When an atom is impacted by a high-energy electron, some of the electron's energy can be transferred to the atom's electrons, causing them to become excited or even ionized (ejected from the atom). The energy required to ionize an atom is known as the ionization energy.
The ionization energy of an atom depends on a number of factors, including the energy of the incident electron and the number of electrons in the atom. For simple atoms, such as hydrogen, the ionization energy can be calculated relatively easily. However, for more complex atoms, such as those with many electrons, the calculations become much more difficult.

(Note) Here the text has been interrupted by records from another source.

`src/rtl/wb_fifo_mailbox_if.sv`:
```
// Wishbone bus bundle between the hostbus bridge (master) and the mailbox (slave).
interface wb_fifo_mailbox_if;
    logic        wb_cycle;
    logic        wb_strobe;
    logic        wb_write;
    logic [15:0] wb_addr;
    logic [15:0] wb_wrData;
    logic        wb_ack;
    logic [15:0] wb_rdData;

    modport master (
        output wb_cycle, wb_strobe, wb_write, wb_addr, wb_wrData,
        input  wb_ack, wb_rdData
    );

    modport slave (
        input  wb_cycle, wb_strobe, wb_write, wb_addr, wb_wrData,
        output wb_ack, wb_rdData
    );
endinterface

```
`src/rtl/wb_fifo_mailbox.sv`:
```
// Wishbone mailbox: host-to-fabric TX FIFO, fabric-to-host RX FIFO,
// status/level/control registers and a registered RX interrupt.
module wb_fifo_mailbox #(
    parameter logic [15:0] BASE_ADDR  = 16'h0000,
    parameter int unsigned DEPTH_LOG2 = 4
) (
    input  logic                clk,
    input  logic                rst,
    wb_fifo_mailbox_if.slave    wb,
    output logic [15:0]         tx_data,
    output logic                tx_valid,
    input  logic                tx_ready,
    input  logic [15:0]         rx_data,
    input  logic                rx_valid,
    output logic                rx_ready,
    output logic                irq
);
    localparam int unsigned DEPTH = 1 << DEPTH_LOG2;

    typedef logic [DEPTH_LOG2:0]   level_t;
    typedef logic [DEPTH_LOG2-1:0] ptr_t;

    localparam level_t FULL_LEVEL = level_t'(DEPTH);

    logic [15:0] tx_mem [DEPTH];
    logic [15:0] rx_mem [DEPTH];
    ptr_t        tx_wr_ptr, tx_rd_ptr, rx_wr_ptr, rx_rd_ptr;
    level_t      tx_level, rx_level, tx_level_d, rx_level_d;
    logic        ack_q;
    logic [15:0] rd_data_q, rd_data_d;
    logic        rx_irq_en, tx_ovf, rx_und;

    logic        hit, xfer, rd_xfer, wr_xfer;
    logic [2:0]  idx;
    logic        tx_empty, tx_full, rx_empty, rx_full;
    logic        tx_pop, tx_push_req, tx_push, tx_ovf_evt, tx_flush;
    logic        rx_push, rx_pop_req, rx_pop, rx_und_evt, rx_flush;
    logic        ctrl_wr, clear_sticky;

    assign hit     = wb.wb_cycle & wb.wb_strobe & (wb.wb_addr[15:3] == BASE_ADDR[15:3]);
    // A held strobe re-qualifies only after the ack pulse drops, so every ack is one transaction.
    assign xfer    = hit & ~ack_q;
    assign rd_xfer = xfer & ~wb.wb_write;
    assign wr_xfer = xfer & wb.wb_write;
    assign idx     = wb.wb_addr[2:0];

    assign tx_empty = (tx_level == '0);
    assign tx_full  = (tx_level == FULL_LEVEL);
    assign rx_empty = (rx_level == '0);
    assign rx_full  = (rx_level == FULL_LEVEL);

    assign tx_valid = ~tx_empty;
    assign tx_data  = tx_mem[tx_rd_ptr];
    assign rx_ready = ~rx_full;

    assign ctrl_wr      = wr_xfer & (idx == 3'd4);
    assign tx_flush     = ctrl_wr & wb.wb_wrData[1];
    assign rx_flush     = ctrl_wr & wb.wb_wrData[2];
    assign clear_sticky = ctrl_wr & wb.wb_wrData[3];

    assign tx_pop      = tx_valid & tx_ready;
    assign tx_push_req = wr_xfer & (idx == 3'd0);
    assign tx_push     = tx_push_req & (~tx_full | tx_pop);
    assign tx_ovf_evt  = tx_push_req & ~tx_push;

    assign rx_push    = rx_valid & rx_ready;
    assign rx_pop_req = rd_xfer & (idx == 3'd0);
    assign rx_pop     = rx_pop_req & ~rx_empty;
    assign rx_und_evt = rx_pop_req & rx_empty;

    always_comb begin
        tx_level_d = tx_level;
        if (tx_flush)
            tx_level_d = '0;
        else if (tx_push && !tx_pop)
            tx_level_d = tx_level + level_t'(1);
        else if (!tx_push && tx_pop)
            tx_level_d = tx_level - level_t'(1);
    end

    always_comb begin
        rx_level_d = rx_level;
        if (rx_flush)
            rx_level_d = '0;
        else if (rx_push && !rx_pop)
            rx_level_d = rx_level + level_t'(1);
        else if (!rx_push && rx_pop)
            rx_level_d = rx_level - level_t'(1);
    end

    always_comb begin
        rd_data_d = '0;
        if (rd_xfer) begin
            case (idx)
                3'd0:    rd_data_d = rx_empty ? 16'h0000 : rx_mem[rx_rd_ptr];
                3'd1:    rd_data_d = {10'b0, rx_und, tx_ovf, rx_full, rx_empty, tx_full, tx_empty};
                3'd2:    rd_data_d = 16'(tx_level);
                3'd3:    rd_data_d = 16'(rx_level);
                3'd4:    rd_data_d = {15'b0, rx_irq_en};
                default: rd_data_d = '0;
            endcase
        end
    end

    always_ff @(posedge clk) begin
        if (tx_push)
            tx_mem[tx_wr_ptr] <= wb.wb_wrData;
        if (rx_push)
            rx_mem[rx_wr_ptr] <= rx_data;
    end

    always_ff @(posedge clk or negedge rst) begin
        if (!rst) begin
            ack_q     <= 1'b0;
            rd_data_q <= '0;
            irq       <= 1'b0;
            tx_wr_ptr <= '0;
            tx_rd_ptr <= '0;
            rx_wr_ptr <= '0;
            rx_rd_ptr <= '0;
            tx_level  <= '0;
            rx_level  <= '0;
            rx_irq_en <= 1'b0;
            tx_ovf    <= 1'b0;
            rx_und    <= 1'b0;
        end else begin
            ack_q     <= xfer;
            rd_data_q <= rd_data_d;
            irq       <= rx_irq_en & ~rx_empty;
            tx_level  <= tx_level_d;
            rx_level  <= rx_level_d;

            if (tx_flush) begin
                tx_wr_ptr <= '0;
                tx_rd_ptr <= '0;
            end else begin
                if (tx_push) tx_wr_ptr <= tx_wr_ptr + ptr_t'(1);
                if (tx_pop)  tx_rd_ptr <= tx_rd_ptr + ptr_t'(1);
            end

            // Flush wins over a same-cycle stream push, discarding that word.
            if (rx_flush) begin
                rx_wr_ptr <= '0;
                rx_rd_ptr <= '0;
            end else begin
                if (rx_push) rx_wr_ptr <= rx_wr_ptr + ptr_t'(1);
                if (rx_pop)  rx_rd_ptr <= rx_rd_ptr + ptr_t'(1);
            end

            if (ctrl_wr)
                rx_irq_en <= wb.wb_wrData[0];

            tx_ovf <= clear_sticky ? tx_ovf_evt : (tx_ovf | tx_ovf_evt);
            rx_und <= clear_sticky ? rx_und_evt : (rx_und | rx_und_evt);
        end
    end

    assign wb.wb_ack    = ack_q;
    assign wb.wb_rdData = rd_data_q;
endmodule

```
`src/flat_wrapper.sv`:
```
// flat-port wrapper written by rule: the top's interface ports become plain ports
module wb_fifo_mailbox_flat 
#(
    parameter logic [15:0] BASE_ADDR  = 16'h0000,
    parameter int unsigned DEPTH_LOG2 = 4
)
  (clk, rst, tx_data, tx_valid, tx_ready, rx_data, rx_valid, rx_ready, irq, wb_wb_cycle, wb_wb_strobe, wb_wb_write, wb_wb_addr, wb_wb_wrData, wb_wb_ack, wb_wb_rdData);
  wb_fifo_mailbox_if wb_i ();
  input  logic clk;
  input  logic rst;
  output logic [15:0] tx_data;
  output logic tx_valid;
  input  logic tx_ready;
  input  logic [15:0] rx_data;
  input  logic rx_valid;
  output logic rx_ready;
  output logic irq;
  input wire logic [$bits(wb_i.wb_cycle)-1:0] wb_wb_cycle;
  input wire logic [$bits(wb_i.wb_strobe)-1:0] wb_wb_strobe;
  input wire logic [$bits(wb_i.wb_write)-1:0] wb_wb_write;
  input wire logic [$bits(wb_i.wb_addr)-1:0] wb_wb_addr;
  input wire logic [$bits(wb_i.wb_wrData)-1:0] wb_wb_wrData;
  output wire logic [$bits(wb_i.wb_ack)-1:0] wb_wb_ack;
  output wire logic [$bits(wb_i.wb_rdData)-1:0] wb_wb_rdData;
  assign wb_i.wb_cycle = wb_wb_cycle;
  assign wb_i.wb_strobe = wb_wb_strobe;
  assign wb_i.wb_write = wb_wb_write;
  assign wb_i.wb_addr = wb_wb_addr;
  assign wb_i.wb_wrData = wb_wb_wrData;
  assign wb_wb_ack = wb_i.wb_ack;
  assign wb_wb_rdData = wb_i.wb_rdData;
  wb_fifo_mailbox #(.BASE_ADDR(BASE_ADDR), .DEPTH_LOG2(DEPTH_LOG2)) u_core (.clk(clk), .rst(rst), .wb(wb_i), .tx_data(tx_data), .tx_valid(tx_valid), .tx_ready(tx_ready), .rx_data(rx_data), .rx_valid(rx_valid), .rx_ready(rx_ready), .irq(irq));
endmodule
```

The new approach developed by the scientists uses a technique called the "density functional theory" (DFT). DFT is a quantum mechanical method that can be used to calculate the properties of atoms, molecules, and solids. The scientists used DFT to calculate the ionization energies of a number of atoms, including hydrogen, helium, and lithium.
The scientists found that their new approach was able to predict the ionization energies of the atoms with much greater accuracy than previous methods. This is because DFT takes into account the interactions between all of the electrons in the atom, which is important for accurately calculating the ionization energy.
The new approach could lead to more accurate predictions of how atoms behave in a variety of environments, including those found in plasmas and fusion reactors. This could be important for designing new materials and devices that can withstand the harsh conditions found in these environments.
In addition to its potential applications in plasma physics and fusion research, the new approach could also be used to study the properties of atoms and molecules in other fields, such as chemistry, biology, and materials science.